From these images it is possible to calculate quantitative fat fraction (FF) images, where the value of each voxel is equal to the percentage of its signal originating from fat. In papers I and II methods for water–fat signal separation are presented and evaluated.
The method in paper I utilizes a graph-cut to separate the signal and was designed to perform well even for a low signal-to-noise ratio (SNR). The method was shown to perform as well as previous methods at high SNRs, and better at low SNRs.
The method presented in paper II uses convolutional neural networks to perform the signal separation. The method was shown to perform similarly to a previous method using a graph-cut when provided non-undersampled input data. Furthermore, the method was shown to be able to separate the signal using undersampled data. This may allow for accelerated MRI scans in the future.
Brown adipose tissue (BAT) is a thermogenic organ with the main purpose of expending chemical energy to prevent the body temperature from falling too low. Its energy expending capability makes it a potential target for treating overweight/obesity and metabolic dysfunctions, such as type 2 diabetes. The most well-established way of estimating the metabolic potential of BAT is through measuring glucose uptake using 18F-fludeoxyglucose (18F-FDG) positron emission tomography (PET) during cooling. This technique exposes subjects to potentially harmful ionizing radiation, and alternative methods are desired. One alternative method is measuring the BAT FF using MRI.
In paper III the BAT FF in 7-year olds was shown to be negatively associated with blood serum levels of the bone-specific protein osteocalcin and, after correction for adiposity, thigh muscle volume. This may have implications for how BAT interacts with both bone and muscle tissue.
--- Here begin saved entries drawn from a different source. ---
## src/rtl/pin_lock_ctrl.sv

```systemverilog
// ============================================================================
// Module   : pin_lock_ctrl
// Brief    : 4-digit PIN entry sequencer with unlock dwell, fail pulse and
//            optional lockout after repeated failures (macro LOCKOUT_EN).
// Revision : 1.0 - initial release
// ============================================================================
`default_nettype none

module pin_lock_ctrl #(
  parameter int UNLOCK_CYCLES  = 8,
  parameter int LOCKOUT_CYCLES = 16,
  parameter int MAX_FAILS      = 3
) (
  input  logic       clk,
  input  logic       rst,
  input  logic       enter,
  input  logic       correct_digit,
  input  logic       clear,
  output logic [1:0] digit_idx,
  output logic       unlocked,
  output logic       fail,
  output logic       locked_out,
  output logic [1:0] attempts
);

`ifdef LOCKOUT_EN
  localparam bit LOCKOUT_ON = 1'b1;
`else
  localparam bit LOCKOUT_ON = 1'b0;
`endif

  // The dwell counter counts down from N-1, so it only needs to hold N-1.
  localparam int CNT_MAX = (UNLOCK_CYCLES > LOCKOUT_CYCLES) ? UNLOCK_CYCLES : LOCKOUT_CYCLES;
  localparam int CNT_W   = (CNT_MAX > 1) ? $clog2(CNT_MAX) : 1;

  localparam logic [CNT_W-1:0] UNLOCK_LOAD  = CNT_W'(UNLOCK_CYCLES - 1);
  localparam logic [CNT_W-1:0] LOCKOUT_LOAD = CNT_W'(LOCKOUT_CYCLES - 1);
  localparam logic [1:0]       FAIL_LIMIT   = 2'(MAX_FAILS);

  typedef enum logic [1:0] {
    ST_ENTRY   = 2'd0,
    ST_UNLOCK  = 2'd1,
    ST_FAIL    = 2'd2,
    ST_LOCKOUT = 2'd3
  } state_e;

  state_e           state_q, state_d;
  logic [1:0]       idx_q, idx_d;
  logic             mismatch_q, mismatch_d;
  logic [1:0]       attempts_q, attempts_d;
  logic [CNT_W-1:0] cnt_q, cnt_d;
  logic             unlocked_q, unlocked_d;
  logic             fail_q, fail_d;
  logic             locked_out_q, locked_out_d;
  logic [1:0]       attempts_inc;

  assign attempts_inc = (attempts_q == 2'd3) ? 2'd3 : attempts_q + 2'd1;

  always_comb begin
    state_d      = state_q;
    idx_d        = idx_q;
    mismatch_d   = mismatch_q;
    attempts_d   = attempts_q;
    cnt_d        = cnt_q;
    unlocked_d   = 1'b0;
    fail_d       = 1'b0;
    locked_out_d = 1'b0;

    case (state_q)
      ST_ENTRY: begin
        if (clear) begin
          idx_d      = 2'd0;
          mismatch_d = 1'b0;
        end else if (enter) begin
          if (idx_q == 2'd3) begin
            idx_d      = 2'd0;
            mismatch_d = 1'b0;
            // Verdict includes the digit arriving with this final enter.
            if (mismatch_q || !correct_digit) begin
              state_d    = ST_FAIL;
              fail_d     = 1'b1;
              attempts_d = attempts_inc;
            end else begin
              state_d    = ST_UNLOCK;
              unlocked_d = 1'b1;
              attempts_d = 2'd0;
              cnt_d      = UNLOCK_LOAD;
            end
          end else begin
            idx_d      = idx_q + 2'd1;
            mismatch_d = mismatch_q | ~correct_digit;
          end
        end
      end

      ST_UNLOCK: begin
        idx_d = 2'd0;
        if (cnt_q == '0) begin
          state_d = ST_ENTRY;
        end else begin
          cnt_d      = cnt_q - 1'b1;
          unlocked_d = 1'b1;
        end
      end

      ST_FAIL: begin
        idx_d = 2'd0;
        if (LOCKOUT_ON && (attempts_q >= FAIL_LIMIT)) begin
          state_d      = ST_LOCKOUT;
          locked_out_d = 1'b1;
          cnt_d        = LOCKOUT_LOAD;
        end else begin
          state_d = ST_ENTRY;
        end
      end

      ST_LOCKOUT: begin
        idx_d = 2'd0;
        if (cnt_q == '0) begin
          state_d    = ST_ENTRY;
          attempts_d = 2'd0;
        end else begin
          cnt_d        = cnt_q - 1'b1;
          locked_out_d = LOCKOUT_ON;
        end
      end

      default: begin
        state_d = ST_ENTRY;
        idx_d   = 2'd0;
      end
    endcase
  end

  always_ff @(posedge clk) begin
    if (rst) begin
      state_q      <= ST_ENTRY;
      idx_q        <= 2'd0;
      mismatch_q   <= 1'b0;
      attempts_q   <= 2'd0;
      cnt_q        <= '0;
      unlocked_q   <= 1'b0;
      fail_q       <= 1'b0;
      locked_out_q <= 1'b0;
    end else begin
      state_q      <= state_d;
      idx_q        <= idx_d;
      mismatch_q   <= mismatch_d;
      attempts_q   <= attempts_d;
      cnt_q        <= cnt_d;
      unlocked_q   <= unlocked_d;
      fail_q       <= fail_d;
      locked_out_q <= locked_out_d;
    end
  end

  assign digit_idx  = idx_q;
  assign unlocked   = unlocked_q;
  assign fail       = fail_q;
  assign locked_out = locked_out_q;
  assign attempts   = attempts_q;

endmodule

`default_nettype wire
```

## config.mk

```make
export PLATFORM = sky130hd
export DESIGN_NAME = pin_lock_ctrl
export DESIGN_NICKNAME = d
export VERILOG_FILES = /design/src/rtl/pin_lock_ctrl.sv
export SDC_FILE = /design/constraint.sdc
export NUM_CORES = 1
export LEC_CHECK = 0
export ABC_AREA = 1
export CORE_UTILIZATION = 36
export CTS_BUF_LIST = sky130_fd_sc_hd__clkbuf_16
export DETAILED_ROUTE_END_ITERATION = 6
export PLACE_DENSITY = 0.56
export SETUP_SLACK_MARGIN = 0.3
export SLEW_MARGIN = 10
export SYNTH_ARGS = -nofsm -noshare
export SYNTH_HDL_FRONTEND = slang
export SYNTH_SLANG_ARGS = --single-unit
```

## constraint.sdc

```tcl
create_clock -name clk -period 1.6 [get_ports clk]
set_clock_uncertainty 0.1 [all_clocks]
set_input_delay 0.4 -clock clk [delete_from_list [all_inputs] [get_ports clk]]
set_output_delay 0.4 -clock clk [all_outputs]
set_load 0.005 [all_outputs]
```

==> impl_results.md, run 1 <==
* First-pass GRT wire length at 2.59 mm
* Xor and xnor fraction of the mapped netlist area at 0
* GR Util met1 at 0.199
* Mapped Nets at 114
* I/O Pins at 12
* Synthesized flop and latch total at 13
* Seq pwr share at 0.387
* Final Hold Violating Endpoints at 0
* Fmax at 0.773 GHz
* Clk pwr share at 0.534
* Max_cap viols at 0
* Vias per cell at 4.73
* Core area at 1960 um2
* Worst endpoint data arrival time at 0.79 ns
* Setup tns final at 0 ns
* CTS root buffer: clkbuf_16
* Post-DP HPWL at 1.11 mm
* Initial antenna violation count at 0
* Gr usage total at 0.165
* Antenna Cells at 0
* P_leak at 0.000477 uW
* Worst endpoint required time at 1.10 ns
* RSZ-0062 raised after global routing: yes
* Largest net degree at the start of global routing at 11
* CTS sink cnt at 13
* Die ar. at 2260 um2
* Power, Total at 863 uW
* Crit start category: register
* Area delta synth->final at 51.8%
* Port Buffers at 10
* Post-layout minimum cycle time at 1.29 ns
* Via count at 743
* Post-Route WL at 1.62 mm
* Crit share post-route at 0.809
* Largest family of logic cells by synthesized area: simple AND/OR/NAND/NOR gates
* Vert. Die Dim at 47.6 um
* Clock Latency Late Sink at 0.24 ns
* CP Class: reg -> out
* Post-Synth Simple-Gate Area at 0.410
* Vias in the first global route at 644
* CTS Buf Count at 3
* Synth Area in Compound Gates at 0.104
* Total internal power at 689 uW
* Final nets at 138
* Met2 Use GR at 0.277
* Layout Utilization at 0.579
* DR pass1 iterations at 4
* Peak VDD IR at 0.895 mV
* Syn Inst Count at 107
* GRT overflow at 0
* Hold Path Class: reg -> reg
* Net Sw Frac at 0.201
* Power Dens Cells at 759 nW/um2
* Synth unique cells at 22
* Mapped Avg Cell Area at 6.99 um2
* Post-Syn Area at 748 um2
* GPL Wtd Cong at 0.799
* # rows at 16
* Clock transition at path regs at 0.04 ns
* Worst path max stage delay at 0.35 ns
* GRT busiest layer: met2
* Critical path capture point type: output pin
* Sequential fraction of the synthesis area at 0.348
* Adder-Cell Fraction of Synth Area at 0.0334
* Worst path bufs/invs at 1
* Die Wd at 47.6 um
* CTS Buffer Depth at 2
* DRT antenna net count at 0
* CTS tree: built
* CP delay by family, top: flip-flops
* Ys Warns at 0
* # DRC at 0
* Mux cell area share after synthesis at 0
* 1st-iter DRT viols at 6
* Wire length per cell at 10.3 um
* Endpoints failing setup at 0
* Slowest CP cell: dfxtp_2
* Initial Util at 0.381
* P_sw at 174 uW
* H-tree levels at 1
* Fraction of layout cells with a size suffix above 1 at 0.400
* Status: complete, no violations
* CP max FO at 3
* Comb pwr share at 0.080
* CP Cell Sequence: clkdlybuf4s15_1
* Slew Limit Fails at 0
* GR Util met3 at 0.0679
[worst min-delay path: cells and delay by family (launching register included)]
family,cells,cell delay (ns)
AO/OA/AOI/OAI,1,0.06
buffers and inverters,1,0.06
flip-flops,1,0.30
[path summary, 6_finish.rpt]
kind,endpoint,start,slack [ns],cells after the start
setup / recovery,digit_idx[1],digit_idx[1],0.31,1
hold / removal,attempts[1],attempts[1],0.37,2
setup reg to reg,cnt_q[2],state_q[0],0.35,7
hold reg to reg,attempts[1],attempts[1],0.37,2
[per-layer routing]
metal  up-vias  share of wire
met1       339           0.45
met5         -              0
met2        10           0.50
met3         4          0.043
met4         0          0.013
li1        390              -
[registers in the layout (all words and copies together), names as in the netlist]
name	count
digit_idx	2
state_q	2
attempts	2
unlocked	1
mismatch_q	1
fail	1
cnt_q	4
[repair_timing]
item / CTS / global route
hold endpoints to repair: 0 / 0
gates resized for setup: 28 / 21
pin swaps: 6 / 6
hold buffers: 0 / 0
buffers inserted: 2 / 2
setup endpoints to repair: 19 / 10
[cells by family after synthesis]
logic type,count (synthesis)
flip-flops,13
buffers and inverters,18
adder cells (fa/ha/maj),2
AO/OA/AOI/OAI,14
AND/OR/NAND/NOR,59
other,1
[stage by stage]
stage,std cells,hold slack (ns),worst slack (ns),cell area [um2]
6_report,157,0.369,0.306,1140
5_1_grt,157,0.389,0.277,1140
4_1_cts,155,0.374,0.274,1050
3_5_place_dp,149,0.368,-0.124,920
3_3_place_gp,149,0.356,-0.114,920
2_1_floorplan,107,0.346,0.316,748
[area by class of cell]
cell class	count	area [um2]
multi-input cells	76	517
clock buffers	3	75.1
well taps	27	33.8
repair buffers	21	173
fillers	198	826
clock inverters	1	3.75
flip-flops and latches	13	269
inverters	16	65.1
[cell usage after synthesis, drive strengths merged]
cell / n / area (um2)
buf: 2 / 15.0
clkinv: 2 / 7.51
nand2: 29 / 136
inv: 14 / 52.6
nor3: 3 / 20.0
a21oi: 8 / 40.0
dfxtp: 13 / 260
nor2: 14 / 78.8
ha: 2 / 25.0
conb: 1 / 3.75
nand3b: 1 / 7.51
o21ai: 6 / 37.5
nand4: 3 / 18.8
nand3: 9 / 45.0
[placed cells by master, fill, tap and decap left out, types with 2 or more instances in the layout]
cell,instances
nand2_2,7
nand4_1,3
nand2_1,17
inv_2,4
dlygate4sd2_1,3
dfxtp_1,8
nand3_1,9
clkdlybuf4s15_1,4
nand2_4,2
nand2_8,3
nor2_2,5
inv_1,10
o21ai_0,2
a21oi_1,8
clkbuf_16,3
o21ai_4,2
buf_4,10
clkinv_2,2
dfxtp_2,4
ha_4,2
nor2_1,7
nor3_1,2
clkbuf_2,2
o21ai_1,2
[power groups by stage]
stage	Combinational (uW)	Clock, uW	Sequential, uW
2_1_floorplan	31.7	0	338
3_3_place_gp	65.8	0	338
3_5_place_dp	66.0	0	338
4_1_cts	67.1	470	333
5_1_grt	76.7	494	334
6_report	68.9	460	333
Power figures use the tool's default switching activity.
==> run 2, diff against run 1 <==
==> constraint.sdc (replaced) <==
create_clock -name clk -period 1.25 [get_ports clk]
set_clock_uncertainty 0.1 [all_clocks]
set_input_delay 0.3125 -clock clk [delete_from_list [all_inputs] [get_ports clk]]
set_output_delay 0.3125 -clock clk [all_outputs]
set_load 0.005 [all_outputs]
==> impl_results.md, run 2 (synthesis results as in run 1) <==
* Status: finished with violations
* Failing checks: setup timing
* RSZ-0062 raised after global routing: yes
* Crit start category: register
* Vias per cell at 4.79 (+1.3%)
* Post-layout minimum cycle time at 1.32 ns
* H-tree levels at 1 (unchanged)
* Worst endpoint required time at 1.27 ns (+0.17 ns)
* Final setup slack of the worst path at -0.0660 ns (-0.371 ns)
* Clock Latency Late Sink at 0.25 ns (about the same)
* Slowest CP cell: dfxtp_2
* Crit share post-route at 1.05
* Commonest cells after routing, fill and taps aside: 24 x buf_4, 13 x nand2_1, 11 x nand2_2
* # rows at 16 (unchanged)
* First-pass GRT wire length at 2.93 mm (+13%)
* Peak VDD IR at 0.712 mV (-20%)
* Max_cap viols at 0 (unchanged)
* Slew Limit Fails at 0 (unchanged)
* Initial Util at 0.381 (unchanged)
* Initial antenna violation count at 0 (unchanged)
* Antenna Cells at 0 (unchanged)
* Multi-input gate area at 579 um2 (+12%)
* CTS root buffer: clkbuf_16
* Worst endpoint data arrival time at 1.34 ns (+0.55 ns)
* Clock transition at path regs at 0.05 ns (about the same)
* Area delta synth->final at 85.3%
* Final nets at 155 (+12%)
* Biggest register: cnt_q
* Core area at 1960 um2 (unchanged)
* Filler cells at 172 (-13%)
* Vias in the first global route at 692 (+7.5%)
* CP Class: reg -> reg
* DR pass1 iterations at 4 (unchanged)
* Layout Utilization at 0.707 (+0.128)
* Worst Hold Slack at 0.384 ns (+0.0156 ns)
* Vert. Die Dim at 47.6 um (unchanged)
* CTS sink cnt at 13 (unchanged)
* Worst path max stage delay at 0.33 ns (-0.02 ns)
* Fraction of layout cells with a size suffix above 1 at 0.592 (+0.192)
* Die ar. at 2260 um2 (unchanged)
* Register area at 272 um2 (+0.93%)
* Final Hold Violating Endpoints at 0 (unchanged)
* I/O Pins at 12 (unchanged)
* Power, Total at 1150 uW (+34%)
* Gr usage total at 0.191 (+0.0258)
* Endpoints failing setup at 4 (+4)
* CP max FO at 4 (+1)
* GPL Wtd Cong at 0.805 (+0.75%)
* Largest net degree at the start of global routing at 11 (unchanged)
* Max reg flops at 4 (unchanged)
* Wire length per cell at 12.4 um (+20%)
* Critical path capture point type: register
* CP Cell Sequence: buf_12 > nor2_8 > buf_12 > o21ai_1 > o21ai_1 > a21oi_1
* CTS Buffer Depth at 2 (unchanged)
* DRT antenna net count at 0 (unchanged)
* Port Buffers at 10 (unchanged)
* Post-DP HPWL at 1.21 mm (+9.2%)
* Placed cell area at 1020 um2 (+11%)
* Hold Path Class: reg -> reg
* Post-Route WL at 2.16 mm (+33%)
* Commonest non-fill, non-tap cell in the layout: buf_4
* P_leak at 0.000620 uW (+30%)
* Fmax at 0.760 GHz
* Final Cell Area at 1390 um2 (+22%)
* GRT overflow at 0 (unchanged)
* Die Wd at 47.6 um (unchanged)
* CTS tree: built
* # DRC at 0 (unchanged)
* Power Dens Cells at 833 nW/um2 (+9.7%)
* CTS Buf Count at 3 (unchanged)
* 1st-iter DRT viols at 15 (+9)
* Via count at 834 (+12%)
-- run 2: critical path: cells and delay by family (launching register included) --
family / cells / cell delay, ns
AO/OA/AOI/OAI: 3 / 0.37
buffers and inverters: 2 / 0.26
AND/OR/NAND/NOR: 1 / 0.14
flip-flops: 1 / 0.33
-- run 2: area by class of cell --
type                    count  share of cell area
well taps                  27              0.0244
flip-flops and latches     13               0.196
multi-input cells          76               0.418
clock inverters             1             0.00271
repair buffers             38               0.249
clock buffers               3              0.0542
inverters                  16              0.0560
-- run 2: worst paths after layout --
check / slack, ns / depth (start not counted) / endpoint / startpoint
worst max-delay path: -0.07 / 6 / mismatch_q / state_q[0]
worst min-delay path: 0.38 / 2 / attempts[1] / attempts[1]
worst max register to register: -0.07 / 6 / mismatch_q / state_q[0]
worst min register to register: 0.38 / 2 / attempts[1] / attempts[1]
-- run 2: metal layers --
layer / share of wire / vias to the layer above / GRT usage / wire length [um]
met5: 0 / - / 0 / 0
met4: 0.021 / 0 / 0.0667 / 46
met3: 0.049 / 7 / 0.0566 / 105
met2: 0.52 / 26 / 0.315 / 1130
met1: 0.41 / 380 / 0.236 / 882
li1: - / 421 / - / -
-- run 2: through the flow --
step,cells,setup WS (ns),setup TNS [ns]
floorplan,107,0.0910,0
global placement,152,-0.389,-3.96
detailed placement,152,-0.424,-4.12
CTS,167,0.0208,0
global route,174,-0.0928,-0.403
finish,174,-0.0660,-0.0904
-- run 2: where the power goes --
group | internal [uW] | switching [uW]
sequential | 422 | 5.00
clock | 424 | 194
combinational | 50.2 | 60.9
-- run 2: what timing repair did --
item                                    CTS  global route
hold buffers                              0             0
endpoints found under the setup margin   19            19
resized for setup                        32            32
pin swaps                                19            16
buffers inserted                         11             7
==> run 3, diff against run 2 <==
--- a/config.mk
+++ b/config.mk
@@ -6,6 +6,7 @@
 export NUM_CORES = 1
 export LEC_CHECK = 0
 export ABC_AREA = 1
+export CAP_MARGIN = 25
 export CORE_UTILIZATION = 36
 export CTS_BUF_LIST = sky130_fd_sc_hd__clkbuf_16
 export DETAILED_ROUTE_END_ITERATION = 6
==> results of run 3 <==
Same layout as run 2: the final DEF is identical, and so are final timing and power.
In paper IV the glucose uptake of BAT during cooling of adult humans was measured using 18F-FDG PET. Additionally, their BAT FF was measured using MRI, and their skin temperature during cooling near a major BAT depot was measured using infrared thermography (IRT). It was found that both the BAT FF and the temperature measured using IRT correlated with the BAT glucose uptake, meaning these measurements could be potential alternatives to 18F-FDG PET in future studies of BAT.